Speakers | |
---|---|
Lindsay Holmwood | |
Schedule | |
Day | Saturday |
Room | Janson |
Start time | 16:00 |
End time | 16:45 |
Duration | 00:45 |
Info | |
Event type | Podium |
Track | Monitoring |
Language | English |
Media | |
Video (DIVX) |
Monitoring software is ripe for a renaissance. Now is the time to for building new tools and rethinking our problems. Leading the charge are two projects: cucumber-nagios, and Flapjack.
A systems administrator's role in today's technology landscape has never been so important. It's our responsibility to manage provisioning and maintenance of massive infrastructures, to anticipate ahead of time when capacity must be grown or shrunk, and increasingly, to make sure our applications scale.
While developer tools have improved tremendously, we sysadmins are still living in the dark ages, other than a few shining beacons of hope such as Puppet. We're still trying to make Nagios scale. We're still writing the same old monitoring checks. Getting statistics out of our applications is tedious and difficult, but increasingly important to scaling.
cucumber-nagios lets you describe how a website should work in natural language, and outputs whether it does in the Nagios plugin format. It includes a standard library of website interactions, so you don't have to rewrite the same Nagios checks over and over.
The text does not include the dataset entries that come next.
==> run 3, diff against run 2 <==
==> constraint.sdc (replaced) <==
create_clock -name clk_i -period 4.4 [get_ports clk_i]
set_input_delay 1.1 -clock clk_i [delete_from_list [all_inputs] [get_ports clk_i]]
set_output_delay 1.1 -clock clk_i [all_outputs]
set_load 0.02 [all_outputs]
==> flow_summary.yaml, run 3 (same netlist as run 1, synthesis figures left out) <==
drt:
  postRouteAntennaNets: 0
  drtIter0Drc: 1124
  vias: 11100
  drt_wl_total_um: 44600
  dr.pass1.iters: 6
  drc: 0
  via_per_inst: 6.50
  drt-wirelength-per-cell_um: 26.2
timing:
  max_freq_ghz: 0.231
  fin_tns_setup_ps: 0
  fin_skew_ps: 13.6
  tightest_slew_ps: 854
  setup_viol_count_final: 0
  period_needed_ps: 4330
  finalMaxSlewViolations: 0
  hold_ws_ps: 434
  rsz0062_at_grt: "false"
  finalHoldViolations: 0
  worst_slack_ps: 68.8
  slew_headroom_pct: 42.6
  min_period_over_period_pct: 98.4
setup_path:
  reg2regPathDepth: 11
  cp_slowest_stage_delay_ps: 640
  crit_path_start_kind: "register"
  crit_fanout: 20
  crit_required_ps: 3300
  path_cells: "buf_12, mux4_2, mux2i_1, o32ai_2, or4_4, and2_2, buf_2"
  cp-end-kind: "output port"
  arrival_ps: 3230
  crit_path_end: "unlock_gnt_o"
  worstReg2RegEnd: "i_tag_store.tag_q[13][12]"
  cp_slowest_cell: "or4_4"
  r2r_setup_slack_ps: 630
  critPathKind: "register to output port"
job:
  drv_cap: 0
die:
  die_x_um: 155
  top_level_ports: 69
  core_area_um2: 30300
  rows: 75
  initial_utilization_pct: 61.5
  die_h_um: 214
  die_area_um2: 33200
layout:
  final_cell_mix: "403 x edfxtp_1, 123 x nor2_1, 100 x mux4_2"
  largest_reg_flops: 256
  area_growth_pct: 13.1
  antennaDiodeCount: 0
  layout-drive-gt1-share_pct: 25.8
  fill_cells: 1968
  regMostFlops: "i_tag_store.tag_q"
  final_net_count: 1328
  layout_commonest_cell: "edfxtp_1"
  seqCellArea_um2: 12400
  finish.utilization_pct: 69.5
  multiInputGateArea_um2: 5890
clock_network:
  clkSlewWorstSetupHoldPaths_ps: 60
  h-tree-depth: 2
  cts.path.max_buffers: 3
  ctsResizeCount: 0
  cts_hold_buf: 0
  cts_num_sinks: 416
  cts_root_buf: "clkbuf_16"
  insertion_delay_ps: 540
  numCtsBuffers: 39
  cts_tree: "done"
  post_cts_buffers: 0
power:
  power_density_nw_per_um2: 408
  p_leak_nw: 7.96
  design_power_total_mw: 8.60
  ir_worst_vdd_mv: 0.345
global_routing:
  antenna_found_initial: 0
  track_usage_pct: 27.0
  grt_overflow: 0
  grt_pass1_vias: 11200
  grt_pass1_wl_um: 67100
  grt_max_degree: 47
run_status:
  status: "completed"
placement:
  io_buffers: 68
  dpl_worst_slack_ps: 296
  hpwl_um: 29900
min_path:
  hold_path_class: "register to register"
**src/hw/gfx_pkg.sv**
```systemverilog
// Graphics controller package with widths, register layout and shared types
package gfx_pkg;

    localparam int reg_count = 8;

    typedef logic [2:0]  cpu_addr_t;
    typedef logic [7:0]  cpu_data_t;
    typedef logic [8:0]  vpos_t;
    typedef logic [8:0]  hpos_t;
    typedef logic [17:0] rom_addr_t;
    typedef logic [15:0] rom_data_t;
    // Bank, layer flag, colour
    typedef logic [6:0]  pxl_color_t;
    typedef logic [3:0]  pxl_pal_t;

    // Register indices
    localparam cpu_addr_t reg_ctrl3 = 3'd3;
    localparam cpu_addr_t reg_pal   = 3'd6;
    localparam cpu_addr_t reg_irq   = 3'd7;

    // Control register 3 bits
    localparam int ctrl3_prio0_bit  = 2;
    localparam int ctrl3_layout_bit = 4;
    localparam int ctrl3_prio1_bit  = 5;
    localparam int ctrl3_narrow_bit = 6;

    // Palette register, bank field low bit
    localparam int pal_bank_lsb = 4;

    // Interrupt register bits
    localparam int irq_nmi_en_bit  = 0;
    localparam int irq_irq_en_bit  = 1;
    localparam int irq_firq_en_bit = 2;
    localparam int irq_flip_bit    = 3;
    localparam int irq_pace_bit    = 4;

    // Screen edges
    localparam vpos_t top_blank_lines = 9'd16;
    localparam hpos_t wide_left       = 9'd16;
    localparam hpos_t wide_right      = 9'd272;
    localparam hpos_t narrow_left     = 9'd24;
    localparam hpos_t narrow_right    = 9'd264;
    localparam hpos_t obj_left_cut    = 9'd40;
    localparam hpos_t obj_right_cut   = 9'd240;

    typedef struct packed {
        logic [1:0] prio_en;
        logic       layout;
        logic       narrow_en;
        logic       flip;
        logic [1:0] pal_bank;
        logic       nmi_en;
        logic       irq_en;
        logic       firq_en;
        logic       nmi_pace;
    } gfx_cfg_t;

    typedef struct packed {
        logic       scrwin;
        logic [7:0] color;
    } tile_pxl_t;

    typedef logic [7:0] obj_pxl_t;

    typedef struct packed {
        rom_addr_t addr;
    } rom_req_t;

    typedef enum logic [1:0] {
        idle,
        scroll,
        object
    } arb_state_t;

endpackage

```
**src/hw/gfx_regs.sv**
```systemverilog
// Configuration registers written by the CPU and decoded into the settings struct
`timescale 1ns/100ps

module gfx_regs #(
    parameter int regs_n = gfx_pkg::reg_count
) (
    input  logic                clk,
    input  logic                rst,
    input  logic                cpu_cs,
    input  logic                cpu_we,
    input  gfx_pkg::cpu_addr_t  cpu_addr,
    input  gfx_pkg::cpu_data_t  cpu_din,
    output gfx_pkg::gfx_cfg_t   cfg
);

    gfx_pkg::cpu_data_t regs [regs_n];
    logic               wr_en;

    assign wr_en = cpu_cs && cpu_we;

    // Write-only byte registers, all cleared on reset
    always_ff @(posedge clk or posedge rst) begin
        if (rst) begin
            for (int i = 0; i < regs_n; i++) begin
                regs[i] <= '0;
            end
        end else if (wr_en) begin
            regs[cpu_addr] <= cpu_din;
        end
    end

    // Pull the named fields out of registers 3, 6 and 7
    always_comb begin
        cfg.prio_en[0] = regs[gfx_pkg::reg_ctrl3][gfx_pkg::ctrl3_prio0_bit];
        cfg.prio_en[1] = regs[gfx_pkg::reg_ctrl3][gfx_pkg::ctrl3_prio1_bit];
        cfg.layout     = regs[gfx_pkg::reg_ctrl3][gfx_pkg::ctrl3_layout_bit];
        cfg.narrow_en  = regs[gfx_pkg::reg_ctrl3][gfx_pkg::ctrl3_narrow_bit];

        cfg.pal_bank   = regs[gfx_pkg::reg_pal][gfx_pkg::pal_bank_lsb +: 2];

        cfg.nmi_en     = regs[gfx_pkg::reg_irq][gfx_pkg::irq_nmi_en_bit];
        cfg.irq_en     = regs[gfx_pkg::reg_irq][gfx_pkg::irq_irq_en_bit];
        cfg.firq_en    = regs[gfx_pkg::reg_irq][gfx_pkg::irq_firq_en_bit];
        cfg.flip       = regs[gfx_pkg::reg_irq][gfx_pkg::irq_flip_bit];
        cfg.nmi_pace   = regs[gfx_pkg::reg_irq][gfx_pkg::irq_pace_bit];
    end

endmodule

```
**src/hw/gfx_irq.sv**
```systemverilog
// Interrupt generator giving frame IRQ, line-paced NMI and half-rate FIRQ
`timescale 1ns/100ps

module gfx_irq (
    input  logic               clk,
    input  logic               rst,
    input  logic               pxl_cen,
    input  logic               lvbl,
    input  gfx_pkg::vpos_t     vdump,
    input  gfx_pkg::gfx_cfg_t  cfg,
    output logic               irqn,
    output logic               nmin,
    output logic               firqn
);

    logic last_lvbl;
    logic last_irqn;
    logic last_fast;
    logic last_slow;
    logic firq_tgl;
    logic last_tgl;
    logic nmi_edge;

    // Line 16 or line 32 cadence
    assign nmi_edge = cfg.nmi_pace ? (vdump[5] && !last_slow) : (vdump[4] && !last_fast);

    always_ff @(posedge clk or posedge rst) begin
        if (rst) begin
            irqn      <= 1'b1;
            nmin      <= 1'b1;
            firqn     <= 1'b1;
            last_lvbl <= 1'b0;
            last_irqn <= 1'b1;
            last_fast <= 1'b0;
            last_slow <= 1'b0;
            firq_tgl  <= 1'b1;
            last_tgl  <= 1'b1;
        end else if (pxl_cen) begin
            last_lvbl <= lvbl;
            last_irqn <= irqn;
            last_fast <= vdump[4];
            last_slow <= vdump[5];
            last_tgl  <= firq_tgl;

            // Once per frame, at the start of vertical blank
            if (!cfg.irq_en) begin
                irqn <= 1'b1;
            end else if (last_lvbl && !lvbl) begin
                irqn <= 1'b0;
            end

            if (!cfg.nmi_en) begin
                nmin <= 1'b1;
            end else if (nmi_edge) begin
                nmin <= 1'b0;
            end

            // Each IRQ acknowledge flips the toggle
            if (!last_irqn && irqn) begin
                firq_tgl <= ~firq_tgl;
            end

            if (!cfg.firq_en) begin
                firqn <= 1'b1;
            end else if (!last_tgl && firq_tgl) begin
                firqn <= 1'b0;
            end
        end
    end

    // Once acknowledged, IRQ stays released until the CPU enables it again
    irq_ack_holds: assert property (@(posedge clk) disable iff (rst)
        (pxl_cen && !cfg.irq_en) |=> (irqn until cfg.irq_en));

endmodule

```
**src/hw/gfx_rom_arb.sv**
```systemverilog
// Graphics ROM arbiter sharing one port between scroll and object requesters
`timescale 1ns/100ps

module gfx_rom_arb (
    input  logic                clk,
    input  logic                rst,
    input  logic                scr_req_valid,
    input  logic                obj_req_valid,
    input  gfx_pkg::rom_req_t   scr_req,
    input  gfx_pkg::rom_req_t   obj_req,
    output logic                scr_req_ready,
    output logic                obj_req_ready,
    output logic                scr_rsp_valid,
    output logic                obj_rsp_valid,
    output gfx_pkg::rom_data_t  rsp_data,
    output logic                rom_cs,
    output logic                rom_obj_sel,
    output gfx_pkg::rom_addr_t  rom_addr,
    input  gfx_pkg::rom_data_t  rom_data,
    input  logic                rom_ok
);

    gfx_pkg::arb_state_t state;
    logic                ok_wait;
    logic                scr_take;
    logic                obj_take;
    logic                rom_done;

    // Scroll layer wins when both ask at once
    assign scr_req_ready = (state == gfx_pkg::idle);
    assign obj_req_ready = (state == gfx_pkg::idle) && !scr_req_valid;

    assign scr_take = scr_req_valid && scr_req_ready;
    assign obj_take = obj_req_valid && obj_req_ready;
    assign rom_done = (state != gfx_pkg::idle) && rom_ok && ok_wait;

    always_ff @(posedge clk or posedge rst) begin
        if (rst) begin
            state         <= gfx_pkg::idle;
            rom_cs        <= 1'b0;
            rom_obj_sel   <= 1'b0;
            ok_wait       <= 1'b0;
            scr_rsp_valid <= 1'b0;
            obj_rsp_valid <= 1'b0;
        end else begin
            scr_rsp_valid <= 1'b0;
            obj_rsp_valid <= 1'b0;
            case (state)
                gfx_pkg::idle: begin
                    ok_wait <= 1'b0;
                    if (scr_take) begin
                        state       <= gfx_pkg::scroll;
                        rom_cs      <= 1'b1;
                        rom_obj_sel <= 1'b0;
                    end else if (obj_take) begin
                        state       <= gfx_pkg::object;
                        rom_cs      <= 1'b1;
                        rom_obj_sel <= 1'b1;
                    end
                end
                default: begin
                    // rom_ok from the first cycle of rom_cs may be stale
                    if (rom_done) begin
                        state         <= gfx_pkg::idle;
                        rom_cs        <= 1'b0;
                        scr_rsp_valid <= (state == gfx_pkg::scroll);
                        obj_rsp_valid <= (state == gfx_pkg::object);
                    end else begin
                        ok_wait <= 1'b1;
                    end
                end
            endcase
        end
    end

    always_ff @(posedge clk) begin
        if (scr_take) begin
            rom_addr <= scr_req.addr;
        end else if (obj_take) begin
            rom_addr <= obj_req.addr;
        end
        if (rom_done) begin
            rsp_data <= rom_data;
        end
    end

    rsp_exclusive: assert property (@(posedge clk) disable iff (rst)
        !(scr_rsp_valid && obj_rsp_valid));

    cs_while_busy: assert property (@(posedge clk) disable iff (rst)
        (state != gfx_pkg::idle) |-> rom_cs);

endmodule

```
**src/hw/gfx_mixer.sv**
```systemverilog
// Pixel mixer choosing tile or object colour with borders and blanking
`timescale 1ns/100ps

module gfx_mixer #(
    parameter gfx_pkg::vpos_t top_blank_lines = gfx_pkg::top_blank_lines,
    parameter gfx_pkg::hpos_t wide_left       = gfx_pkg::wide_left,
    parameter gfx_pkg::hpos_t wide_right      = gfx_pkg::wide_right,
    parameter gfx_pkg::hpos_t narrow_left     = gfx_pkg::narrow_left,
    parameter gfx_pkg::hpos_t narrow_right    = gfx_pkg::narrow_right,
    parameter gfx_pkg::hpos_t obj_left_cut    = gfx_pkg::obj_left_cut,
    parameter gfx_pkg::hpos_t obj_right_cut   = gfx_pkg::obj_right_cut
) (
    input  logic                 clk,
    input  logic                 rst,
    input  logic                 pxl_cen,
    input  gfx_pkg::gfx_cfg_t    cfg,
    input  gfx_pkg::hpos_t       hdump,
    input  gfx_pkg::vpos_t       vdump,
    input  gfx_pkg::tile_pxl_t   tile_pxl,
    input  gfx_pkg::obj_pxl_t    obj_pxl,
    output gfx_pkg::pxl_color_t  pxl_out,
    output gfx_pkg::pxl_pal_t    pxl_pal
);

    logic obj_blank;
    logic tile_blank;
    logic border_wide;
    logic border_narrow;
    logic blank_area;
    logic no_obj;
    logic tile_prio;
    logic tile_sel;

    assign obj_blank     = (obj_pxl[3:0] == 4'h0);
    assign tile_blank    = (tile_pxl.color[3:0] == 4'h0);
    assign border_wide   = (hdump < wide_left) || (hdump >= wide_right);
    assign border_narrow = cfg.narrow_en && ((hdump < narrow_left) || (hdump >= narrow_right));
    assign blank_area    = (vdump < top_blank_lines) || (!cfg.layout && (border_wide || border_narrow));

    // Wide layout hides objects under the fixed text columns
    assign no_obj = cfg.layout && (cfg.flip ? (hdump >= obj_right_cut) : (hdump < obj_left_cut));

    // prio_en[1] clear lets the scroll win even where its colour is zero
    assign tile_prio = cfg.prio_en[0] && tile_pxl.scrwin && (!cfg.prio_en[1] || !tile_blank);
    assign tile_sel  = obj_blank || no_obj || tile_prio;

    always_ff @(posedge clk or posedge rst) begin
        if (rst) begin
            pxl_out <= '0;
            pxl_pal <= '0;
        end else if (pxl_cen) begin
            if (blank_area) begin
                pxl_out <= '0;
                pxl_pal <= '0;
            end else if (tile_sel) begin
                pxl_out <= {cfg.pal_bank, 1'b1, tile_pxl.color[3:0]};
                pxl_pal <= tile_pxl.color[7:4];
            end else begin
                pxl_out <= {cfg.pal_bank, 1'b0, obj_pxl[3:0]};
                pxl_pal <= obj_pxl[7:4];
            end
        end
    end

endmodule

```
**src/hw/gfx_top.sv**
```systemverilog
// Video controller top level joining registers, interrupts, ROM arbiter and mixer
`timescale 1ns/100ps

module gfx_top #(
    parameter int             regs_n          = gfx_pkg::reg_count,
    parameter gfx_pkg::vpos_t top_blank_lines = gfx_pkg::top_blank_lines,
    parameter gfx_pkg::hpos_t wide_left       = gfx_pkg::wide_left,
    parameter gfx_pkg::hpos_t wide_right      = gfx_pkg::wide_right,
    parameter gfx_pkg::hpos_t narrow_left     = gfx_pkg::narrow_left,
    parameter gfx_pkg::hpos_t narrow_right    = gfx_pkg::narrow_right,
    parameter gfx_pkg::hpos_t obj_left_cut    = gfx_pkg::obj_left_cut,
    parameter gfx_pkg::hpos_t obj_right_cut   = gfx_pkg::obj_right_cut
) (
    input  logic                 clk,
    input  logic                 rst,
    // CPU
    input  logic                 cpu_cs,
    input  logic                 cpu_we,
    input  gfx_pkg::cpu_addr_t   cpu_addr,
    input  gfx_pkg::cpu_data_t   cpu_din,
    output logic                 irqn,
    output logic                 nmin,
    output logic                 firqn,
    // ROM requesters
    input  logic                 scr_req_valid,
    output logic                 scr_req_ready,
    input  gfx_pkg::rom_req_t    scr_req,
    input  logic                 obj_req_valid,
    output logic                 obj_req_ready,
    input  gfx_pkg::rom_req_t    obj_req,
    output logic                 scr_rsp_valid,
    output logic                 obj_rsp_valid,
    output gfx_pkg::rom_data_t   rsp_data,
    // Graphics ROM
    output logic                 rom_cs,
    output logic                 rom_obj_sel,
    output gfx_pkg::rom_addr_t   rom_addr,
    input  gfx_pkg::rom_data_t   rom_data,
    input  logic                 rom_ok,
    // Video timing and pixels
    input  logic                 pxl_cen,
    input  logic                 lvbl,
    input  gfx_pkg::hpos_t       hdump,
    input  gfx_pkg::vpos_t       vdump,
    input  gfx_pkg::tile_pxl_t   tile_pxl,
    input  gfx_pkg::obj_pxl_t    obj_pxl,
    output gfx_pkg::pxl_color_t  pxl_out,
    output gfx_pkg::pxl_pal_t    pxl_pal,
    output logic                 flip
);

    gfx_pkg::gfx_cfg_t cfg;

    assign flip = cfg.flip;

    gfx_regs #(
        .regs_n (regs_n)
    ) u_regs (
        .clk      (clk),
        .rst      (rst),
        .cpu_cs   (cpu_cs),
        .cpu_we   (cpu_we),
        .cpu_addr (cpu_addr),
        .cpu_din  (cpu_din),
        .cfg      (cfg)
    );

    gfx_irq u_irq (
        .clk     (clk),
        .rst     (rst),
        .pxl_cen (pxl_cen),
        .lvbl    (lvbl),
        .vdump   (vdump),
        .cfg     (cfg),
        .irqn    (irqn),
        .nmin    (nmin),
        .firqn   (firqn)
    );

    gfx_rom_arb u_rom_arb (
        .clk           (clk),
        .rst           (rst),
        .scr_req_valid (scr_req_valid),
        .obj_req_valid (obj_req_valid),
        .scr_req       (scr_req),
        .obj_req       (obj_req),
        .scr_req_ready (scr_req_ready),
        .obj_req_ready (obj_req_ready),
        .scr_rsp_valid (scr_rsp_valid),
        .obj_rsp_valid (obj_rsp_valid),
        .rsp_data      (rsp_data),
        .rom_cs        (rom_cs),
        .rom_obj_sel   (rom_obj_sel),
        .rom_addr      (rom_addr),
        .rom_data      (rom_data),
        .rom_ok        (rom_ok)
    );

    gfx_mixer #(
        .top_blank_lines (top_blank_lines),
        .wide_left       (wide_left),
        .wide_right      (wide_right),
        .narrow_left     (narrow_left),
        .narrow_right    (narrow_right),
        .obj_left_cut    (obj_left_cut),
        .obj_right_cut   (obj_right_cut)
    ) u_mixer (
        .clk      (clk),
        .rst      (rst),
        .pxl_cen  (pxl_cen),
        .cfg      (cfg),
        .hdump    (hdump),
        .vdump    (vdump),
        .tile_pxl (tile_pxl),
        .obj_pxl  (obj_pxl),
        .pxl_out  (pxl_out),
        .pxl_pal  (pxl_pal)
    );

endmodule

```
cucumber-nagios can also be used to check SSH logins, filesystem interactions, mail delivery, and Asterisk dialplans. By lowering the barrier of entry to writing fully featured checks, there's no reason not to start testing all of your infrastructure. But as you start adding more checks to your monitoring system you're going to notice slowdowns and reliability problems - enter Flapjack
Flapjack is a scalable and distributed monitoring system. It natively talks the Nagios plugin format (so you can use all your existing Nagios checks), and can easily be scaled from 1 server to 1000.
Flapjack breaks the monitoring lifecycle into several distinct chunks: workers that execute checks, notifiers that notify when checks fail, and an admin interface to manage checks and events.
By breaking the monitoring lifecycle up, it becomes incredibly easy to scale your monitoring system with your infrastructure. Need to monitor more servers? Just add another server to the pool of workers. Need to take down your workers for maintenance? Just spin up another pool, and turn off the old one.